いくつになっても末っ子気質

思ったことをつらつらと 三十路真っ只中主婦のエッセイ 

舐めるような視線を体感したあの日

夫と結婚し、初めて夫の伯母にあたる親戚のお家にご挨拶に伺ったときだった。

 

まず度肝を抜かれたのは、聞き取れない方言であった。

伯父の放つ言葉のほとんどが理解出来ないのだ。

嘘だろ?ここ、日本だぜ?

 

わたしは生まれも育ちも大宮で、さして方言とは関わりなく生きてきた。

そのわたしにとって聞き取れない程の方言というのは結構なカルチャーショックで、軽くパニックになったことを覚えている。
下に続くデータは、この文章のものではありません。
File: src/rtl/pulse_stretch_pkg.sv
// Shared definitions for the pulse stretcher: state encoding, counter width
// and default timing parameters.
package pulse_stretch_pkg;

  typedef enum logic [1:0] {
    IDLE = 2'd0,
    HIGH = 2'd1,
    GAP  = 2'd2
  } state_t;

  localparam int CNT_W        = 8;
  localparam int DEF_HIGH_CYC = 4;
  localparam int DEF_GAP_CYC  = 2;
  localparam int DEF_PEND_W   = 2;

endpackage

File: src/rtl/pulse_stretch_cyc_counter.sv
// Loadable down-counter shared by the HIGH and GAP phases; holds at zero
// and reports it through the zero flag.
module cyc_counter
  import pulse_stretch_pkg::*;
(
  input  logic             clk,
  input  logic             r_n,
  input  logic             load,
  input  logic [CNT_W-1:0] load_val,
  input  logic             en,
  output logic             zero
);

  logic [CNT_W-1:0] cnt;

  always_ff @(posedge clk or negedge r_n) begin
    if (!r_n) begin
      cnt <= '0;
    end else if (load) begin
      cnt <= load_val;
    end else if (en && (cnt != '0)) begin
      cnt <= cnt - CNT_W'(1);
    end
  end

  assign zero = (cnt == '0);

endmodule
<file path="src/rtl/spi_slave_port_pkg.sv">
// Shared definitions for the SPI mode-0 slave port: FSM state type,
// reserved "no device" address and the byte width.
package spi_slave_port_pkg;

  localparam int unsigned SPI_BYTE_WIDTH = 8;
  localparam logic [2:0]  SPI_NO_DEVICE  = 3'd0;

  typedef enum logic {
    IDLE  = 1'b0,
    SHIFT = 1'b1
  } spi_slv_state_e;

endpackage

</file>
<file path="src/rtl/spi_slave_port_sync.sv">
// Two-flop synchroniser plus history flop; provides the synchronised level and
// single-cycle rise/fall strobes for one asynchronous input.
module spi_slave_port_sync #(
  parameter logic RST_VAL = 1'b0
) (
  input  logic clk_i,
  input  logic reset_i,
  input  logic d_i,
  output logic level_o,
  output logic rise_o,
  output logic fall_o
);

  logic meta_q, meta_d;
  logic sync_q, sync_d;
  logic hist_q, hist_d;

  always_comb begin
    meta_d = d_i;
    sync_d = meta_q;
    hist_d = sync_q;
  end

  // Reset loads RST_VAL into the whole chain so a level already present on
  // the pin at reset release does not appear as a fresh edge.
  always_ff @(posedge clk_i) begin
    if (reset_i) begin
      meta_q <= RST_VAL;
      sync_q <= RST_VAL;
      hist_q <= RST_VAL;
    end else begin
      meta_q <= meta_d;
      sync_q <= sync_d;
      hist_q <= hist_d;
    end
  end

  assign level_o = sync_q;
  assign rise_o  = sync_q & ~hist_q;
  assign fall_o  = ~sync_q & hist_q;

endmodule

</file>
<file path="src/rtl/spi_slave_port.sv">
// SPI mode-0 slave with built-in 3-bit address decode, oversampled inputs,
// RX holding register and one-deep TX buffer. Optional SPI_SLAVE_ECHO_EN:
// an empty TX buffer at reload sends the last received byte instead of IDLE_BYTE.
module spi_slave_port
  import spi_slave_port_pkg::*;
#(
  parameter logic [2:0]                DEVICE_ADDR = 3'd1,
  parameter logic [SPI_BYTE_WIDTH-1:0] IDLE_BYTE   = 8'hFF
) (
  input  logic                      clk_i,
  input  logic                      reset_i,
  input  logic                      spi_clk_i,
  input  logic                      mosi_i,
  input  logic [2:0]                spi_addr_i,
  output logic                      miso_o,
  output logic                      miso_oe_o,
  output logic [SPI_BYTE_WIDTH-1:0] rx_data_o,
  output logic                      rx_valid_o,
  input  logic                      rx_rd_i,
  input  logic [SPI_BYTE_WIDTH-1:0] tx_data_i,
  input  logic                      tx_load_i,
  output logic                      tx_ready_o,
  output logic                      rx_overrun_o,
  output logic                      tx_underrun_o,
  input  logic                      status_clr_i,
  output logic                      busy_o
);

  logic sel_raw;
  logic sclk_lvl, sclk_rise, sclk_fall;
  logic mosi_lvl, mosi_rise, mosi_fall;
  logic sel_lvl, sel_rise, sel_fall;
  logic unused_sync;

  assign sel_raw = (spi_addr_i == DEVICE_ADDR) && (DEVICE_ADDR != SPI_NO_DEVICE);

  spi_slave_port_sync #(.RST_VAL(1'b0)) u_sync_sclk (
    .clk_i   (clk_i),
    .reset_i (reset_i),
    .d_i     (spi_clk_i),
    .level_o (sclk_lvl),
    .rise_o  (sclk_rise),
    .fall_o  (sclk_fall)
  );

  spi_slave_port_sync #(.RST_VAL(1'b0)) u_sync_mosi (
    .clk_i   (clk_i),
    .reset_i (reset_i),
    .d_i     (mosi_i),
    .level_o (mosi_lvl),
    .rise_o  (mosi_rise),
    .fall_o  (mosi_fall)
  );

  // Select chain resets high: a select held through reset must drop and
  // return before it counts as a new selection.
  spi_slave_port_sync #(.RST_VAL(1'b1)) u_sync_sel (
    .clk_i   (clk_i),
    .reset_i (reset_i),
    .d_i     (sel_raw),
    .level_o (sel_lvl),
    .rise_o  (sel_rise),
    .fall_o  (sel_fall)
  );

  assign unused_sync = ^{sclk_lvl, mosi_rise, mosi_fall, sel_lvl};

  spi_slv_state_e            state_q, state_d;
  logic [2:0]                bit_cnt_q, bit_cnt_d;
  logic [SPI_BYTE_WIDTH-1:0] shift_rx_q, shift_rx_d;
  logic [SPI_BYTE_WIDTH-1:0] shift_tx_q, shift_tx_d;
  logic [SPI_BYTE_WIDTH-1:0] tx_buf_q, tx_buf_d;
  logic                      tx_ready_q, tx_ready_d;
  logic [SPI_BYTE_WIDTH-1:0] rx_data_q, rx_data_d;
  logic                      rx_valid_q, rx_valid_d;
  logic                      rx_overrun_q, rx_overrun_d;
  logic                      tx_underrun_q, tx_underrun_d;
  logic                      miso_q, miso_d;
  logic                      miso_oe_q, miso_oe_d;
  logic                      reload;
  logic                      overrun_set;
  logic                      underrun_set;

  always_comb begin
    state_d      = state_q;
    bit_cnt_d    = bit_cnt_q;
    shift_rx_d   = shift_rx_q;
    shift_tx_d   = shift_tx_q;
    tx_buf_d     = tx_buf_q;
    tx_ready_d   = tx_ready_q;
    rx_data_d    = rx_data_q;
    rx_valid_d   = rx_valid_q & ~rx_rd_i;
    reload       = 1'b0;
    overrun_set  = 1'b0;
    underrun_set = 1'b0;

    unique case (state_q)
      IDLE: begin
        if (sel_rise) begin
          state_d   = SHIFT;
          bit_cnt_d = 3'd0;
          reload    = 1'b1;
        end
      end
      SHIFT: begin
        if (sel_fall) begin
          // Partial byte is dropped; RX holding register is left untouched.
          state_d   = IDLE;
          bit_cnt_d = 3'd0;
        end else if (sclk_rise) begin
          shift_rx_d = {shift_rx_q[SPI_BYTE_WIDTH-2:0], mosi_lvl};
          bit_cnt_d  = bit_cnt_q + 3'd1;
          if (bit_cnt_q == 3'd7) begin
            rx_data_d   = {shift_rx_q[SPI_BYTE_WIDTH-2:0], mosi_lvl};
            rx_valid_d  = 1'b1;
            overrun_set = rx_valid_q & ~rx_rd_i;
          end
        end else if (sclk_fall) begin
          if (bit_cnt_q != 3'd0) begin
            shift_tx_d = shift_tx_q << 1;
          end else begin
            reload = 1'b1;
          end
        end
      end
      default: state_d = IDLE;
    endcase

    // Reload takes the buffer as it stood before any same-cycle tx_load_i.
    if (reload) begin
      tx_ready_d = 1'b1;
      if (!tx_ready_q) begin
        shift_tx_d = tx_buf_q;
      end else begin
`ifdef SPI_SLAVE_ECHO_EN
        shift_tx_d = rx_data_q;
`else
        shift_tx_d   = IDLE_BYTE;
        underrun_set = 1'b1;
`endif
      end
    end

    if (tx_load_i) begin
      tx_buf_d   = tx_data_i;
      tx_ready_d = 1'b0;
    end

    rx_overrun_d  = (rx_overrun_q & ~status_clr_i) | overrun_set;
    tx_underrun_d = (tx_underrun_q & ~status_clr_i) | underrun_set;

    miso_oe_d = (state_d == SHIFT);
    miso_d    = (state_d == SHIFT) ? shift_tx_d[SPI_BYTE_WIDTH-1] : 1'b1;
  end

  always_ff @(posedge clk_i) begin
    if (reset_i) begin
      state_q       <= IDLE;
      bit_cnt_q     <= 3'd0;
      tx_ready_q    <= 1'b1;
      rx_data_q     <= '0;
      rx_valid_q    <= 1'b0;
      rx_overrun_q  <= 1'b0;
      tx_underrun_q <= 1'b0;
      miso_q        <= 1'b1;
      miso_oe_q     <= 1'b0;
    end else begin
      state_q       <= state_d;
      bit_cnt_q     <= bit_cnt_d;
      tx_ready_q    <= tx_ready_d;
      rx_data_q     <= rx_data_d;
      rx_valid_q    <= rx_valid_d;
      rx_overrun_q  <= rx_overrun_d;
      tx_underrun_q <= tx_underrun_d;
      miso_q        <= miso_d;
      miso_oe_q     <= miso_oe_d;
    end
    shift_rx_q <= shift_rx_d;
    shift_tx_q <= shift_tx_d;
    tx_buf_q   <= tx_buf_d;
  end

  assign miso_o        = miso_q;
  assign miso_oe_o     = miso_oe_q;
  assign rx_data_o     = rx_data_q;
  assign rx_valid_o    = rx_valid_q;
  assign tx_ready_o    = tx_ready_q;
  assign rx_overrun_o  = rx_overrun_q;
  assign tx_underrun_o = tx_underrun_q;
  assign busy_o        = (state_q == SHIFT);

endmodule

</file>
===== src/rtl/julia_frame_scheduler.sv =====
// Frame sequencer for a Julia-set renderer: walks the raster, hands each pixel's initial z
// to the lowest free escape core, and streams tagged iteration counts back out.
module julia_frame_scheduler #(
  parameter int N_CORES         = 4,
  parameter int INTEGER_BITS    = 8,
  parameter int FRACTIONAL_BITS = 24,
  parameter int DATA_WIDTH      = INTEGER_BITS + FRACTIONAL_BITS,
  parameter int MAX_ITER_WIDTH  = 16,
  parameter int COORD_WIDTH     = 11
) (
  input  logic                              clk_i,
  input  logic                              rst_ni,
  input  logic                              frame_start_i,
  input  logic [COORD_WIDTH-1:0]            width_i,
  input  logic [COORD_WIDTH-1:0]            height_i,
  input  logic [DATA_WIDTH-1:0]             x0_i,
  input  logic [DATA_WIDTH-1:0]             y0_i,
  input  logic [DATA_WIDTH-1:0]             dx_i,
  input  logic [DATA_WIDTH-1:0]             dy_i,
  input  logic [DATA_WIDTH-1:0]             cx_i,
  input  logic [DATA_WIDTH-1:0]             cy_i,
  input  logic [MAX_ITER_WIDTH-1:0]         max_iter_i,
  output logic                              busy_o,
  output logic                              frame_done_o,
  output logic [N_CORES-1:0]                core_start_o,
  output logic [DATA_WIDTH-1:0]             core_zx_o,
  output logic [DATA_WIDTH-1:0]             core_zy_o,
  output logic [DATA_WIDTH-1:0]             core_cx_o,
  output logic [DATA_WIDTH-1:0]             core_cy_o,
  output logic [MAX_ITER_WIDTH-1:0]         core_max_iter_o,
  input  logic [N_CORES-1:0]                core_done_i,
  input  logic [N_CORES*MAX_ITER_WIDTH-1:0] core_iter_i,
  output logic                              pix_valid_o,
  input  logic                              pix_ready_i,
  output logic [COORD_WIDTH-1:0]            pix_x_o,
  output logic [COORD_WIDTH-1:0]            pix_y_o,
  output logic [MAX_ITER_WIDTH-1:0]         pix_iter_o,
  output logic [1:0]                        dbg_state_o
);
  localparam int IDX_W = (N_CORES > 1) ? $clog2(N_CORES) : 1;
  localparam logic [1:0] S_IDLE  = 2'd0;
  localparam logic [1:0] S_RUN   = 2'd1;
  localparam logic [1:0] S_DRAIN = 2'd2;

  logic [1:0]                r_state;
  logic [COORD_WIDTH-1:0]    r_width, r_height, r_px, r_py;
  logic [DATA_WIDTH-1:0]     r_x0, r_dx, r_dy, r_zx, r_zy;
  logic [N_CORES-1:0]        r_core_busy, r_core_done;
  logic [COORD_WIDTH-1:0]    r_tag_x [N_CORES];
  logic [COORD_WIDTH-1:0]    r_tag_y [N_CORES];

  logic [N_CORES-1:0]        w_free, w_complete, w_disp_oh, w_coll_oh;
  logic                      w_have_free, w_have_done, w_dispatch, w_collect, w_out_take;
  logic                      w_empty_frame, w_last_col, w_last_pix, w_all_idle;
  logic [IDX_W-1:0]          w_free_idx, w_done_idx;
  logic [COORD_WIDTH-1:0]    w_done_x, w_done_y;
  logic [MAX_ITER_WIDTH-1:0] w_done_iter;

  // The done level is stale during the start cycle, so it only counts from the next cycle on.
  assign w_free     = ~(r_core_busy | r_core_done);
  assign w_complete = r_core_busy & core_done_i & ~core_start_o;

  always_comb begin
    w_have_free = 1'b0;
    w_free_idx  = '0;
    w_have_done = 1'b0;
    w_done_idx  = '0;
    w_done_x    = '0;
    w_done_y    = '0;
    w_done_iter = '0;
    for (int k = N_CORES - 1; k >= 0; k--) begin
      if (w_free[k]) begin
        w_have_free = 1'b1;
        w_free_idx  = IDX_W'(k);
      end
      if (r_core_done[k]) begin
        w_have_done = 1'b1;
        w_done_idx  = IDX_W'(k);
        w_done_x    = r_tag_x[k];
        w_done_y    = r_tag_y[k];
        w_done_iter = core_iter_i[k*MAX_ITER_WIDTH +: MAX_ITER_WIDTH];
      end
    end
  end

  assign w_empty_frame = (r_width == '0) || (r_height == '0);
  assign w_last_col    = (r_px == r_width - 1'b1);
  assign w_last_pix    = w_last_col && (r_py == r_height - 1'b1);
  assign w_dispatch    = (r_state == S_RUN) && !w_empty_frame && w_have_free;
  assign w_out_take    = !pix_valid_o || pix_ready_i;
  assign w_collect     = w_out_take && w_have_done;
  assign w_disp_oh     = w_dispatch ? (N_CORES'(1) << w_free_idx) : '0;
  assign w_coll_oh     = w_collect ? (N_CORES'(1) << w_done_idx) : '0;
  assign w_all_idle    = (r_core_busy == '0) && (r_core_done == '0) && !pix_valid_o;

  assign busy_o      = (r_state != S_IDLE);
  assign dbg_state_o = r_state;

  always_ff @(posedge clk_i or negedge rst_ni) begin
    if (!rst_ni) begin
      r_state         <= S_IDLE;
      r_width         <= '0;
      r_height        <= '0;
      r_px            <= '0;
      r_py            <= '0;
      r_x0            <= '0;
      r_dx            <= '0;
      r_dy            <= '0;
      r_zx            <= '0;
      r_zy            <= '0;
      core_cx_o       <= '0;
      core_cy_o       <= '0;
      core_max_iter_o <= '0;
      frame_done_o    <= 1'b0;
    end else begin
      frame_done_o <= 1'b0;
      case (r_state)
        S_IDLE: if (frame_start_i) begin
          r_width         <= width_i;
          r_height        <= height_i;
          r_x0            <= x0_i;
          r_dx            <= dx_i;
          r_dy            <= dy_i;
          r_zx            <= x0_i;
          r_zy            <= y0_i;
          r_px            <= '0;
          r_py            <= '0;
          core_cx_o       <= cx_i;
          core_cy_o       <= cy_i;
          core_max_iter_o <= max_iter_i;
          r_state         <= S_RUN;
        end
        S_RUN: begin
          if (w_empty_frame) begin
            r_state <= S_DRAIN;
          end else if (w_dispatch) begin
            if (w_last_col) begin
              r_px <= '0;
              r_zx <= r_x0;
              r_py <= r_py + 1'b1;
              r_zy <= r_zy + r_dy;
            end else begin
              r_px <= r_px + 1'b1;
              r_zx <= r_zx + r_dx;
            end
            if (w_last_pix) r_state <= S_DRAIN;
          end
        end
        S_DRAIN: if (w_all_idle) begin
          frame_done_o <= 1'b1;
          r_state      <= S_IDLE;
        end
        default: r_state <= S_IDLE;
      endcase
    end
  end

  // Per-core FREE/BUSY/DONE tracking; a core leaves DONE only when its result is loaded out.
  always_ff @(posedge clk_i or negedge rst_ni) begin
    if (!rst_ni) begin
      r_core_busy  <= '0;
      r_core_done  <= '0;
      core_start_o <= '0;
      core_zx_o    <= '0;
      core_zy_o    <= '0;
      for (int k = 0; k < N_CORES; k++) begin
        r_tag_x[k] <= '0;
        r_tag_y[k] <= '0;
      end
    end else begin
      r_core_busy  <= (r_core_busy & ~w_complete) | w_disp_oh;
      r_core_done  <= (r_core_done | w_complete) & ~w_coll_oh;
      core_start_o <= w_disp_oh;
      if (w_dispatch) begin
        core_zx_o <= r_zx;
        core_zy_o <= r_zy;
      end
      for (int k = 0; k < N_CORES; k++) begin
        if (w_disp_oh[k]) begin
          r_tag_x[k] <= r_px;
          r_tag_y[k] <= r_py;
        end
      end
    end
  end

  always_ff @(posedge clk_i or negedge rst_ni) begin
    if (!rst_ni) begin
      pix_valid_o <= 1'b0;
      pix_x_o     <= '0;
      pix_y_o     <= '0;
      pix_iter_o  <= '0;
    end else if (w_out_take) begin
      pix_valid_o <= w_have_done;
      if (w_have_done) begin
        pix_x_o    <= w_done_x;
        pix_y_o    <= w_done_y;
        pix_iter_o <= w_done_iter;
      end
    end
  end
endmodule


===== config.mk =====
export PLATFORM = sky130hd
export DESIGN_NAME = julia_frame_scheduler
export DESIGN_NICKNAME = d
export VERILOG_FILES = /design/src/rtl/julia_frame_scheduler.sv
export SDC_FILE = /design/constraint.sdc
export NUM_CORES = 1
export LEC_CHECK = 0
export ABC_AREA = 1
export CORE_MARGIN = 2
export CORE_UTILIZATION = 48
export CTS_CLUSTER_SIZE = 25
export DETAILED_ROUTE_END_ITERATION = 12
export GPL_TIMING_DRIVEN = 0
export HOLD_SLACK_MARGIN = 0.05
export PLACE_DENSITY = 0.81
export SKIP_CTS_REPAIR_TIMING = 1
export SLEW_MARGIN = 0
export SYNTH_ARGS = -nofsm -noshare
export SYNTH_HDL_FRONTEND = slang
export SYNTH_SLANG_ARGS = --single-unit

===== constraint.sdc =====
create_clock -name clk_i -period 2.1 [get_ports clk_i]
set_clock_uncertainty 0.2 [all_clocks]
set_input_delay 0.315 -clock clk_i [delete_from_list [all_inputs] [get_ports clk_i]]
set_output_delay 0.315 -clock clk_i [all_outputs]
set_load 0.005 [all_outputs]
最初が肝心、舐められてはいけないと身構えていたのに、意味不明な愛想笑いを連発してしまったのだ。不覚、あまりにも不覚。

 

そして追い討ちをかけるような伯母からの質問攻めに合う。

否、あれはもはや尋問といっても過言ではない。

極め付けがあの視線である。下から上へ、言葉の通り舐めるような視線がまとわりついてきたのだ。

 

品定めだ、品定めされている...!

 

ドラマで見たことのあるあの恐ろしい視線、演技以外で本当に送ってくる人がいたとは...!口元には笑みを携えているが、目は笑っていない。恐ろしい、まさに蛇に睨まれた蛙状態である。

 

あれは貴重な体験だった。

結婚というのは本当に家と家の繋がりなんだなと、挨拶回りに行って思った。

本人同士が良くてもだめなことって結構出てくるものなのね。

しがらみなく平穏に暮らしていきたい今日この頃である。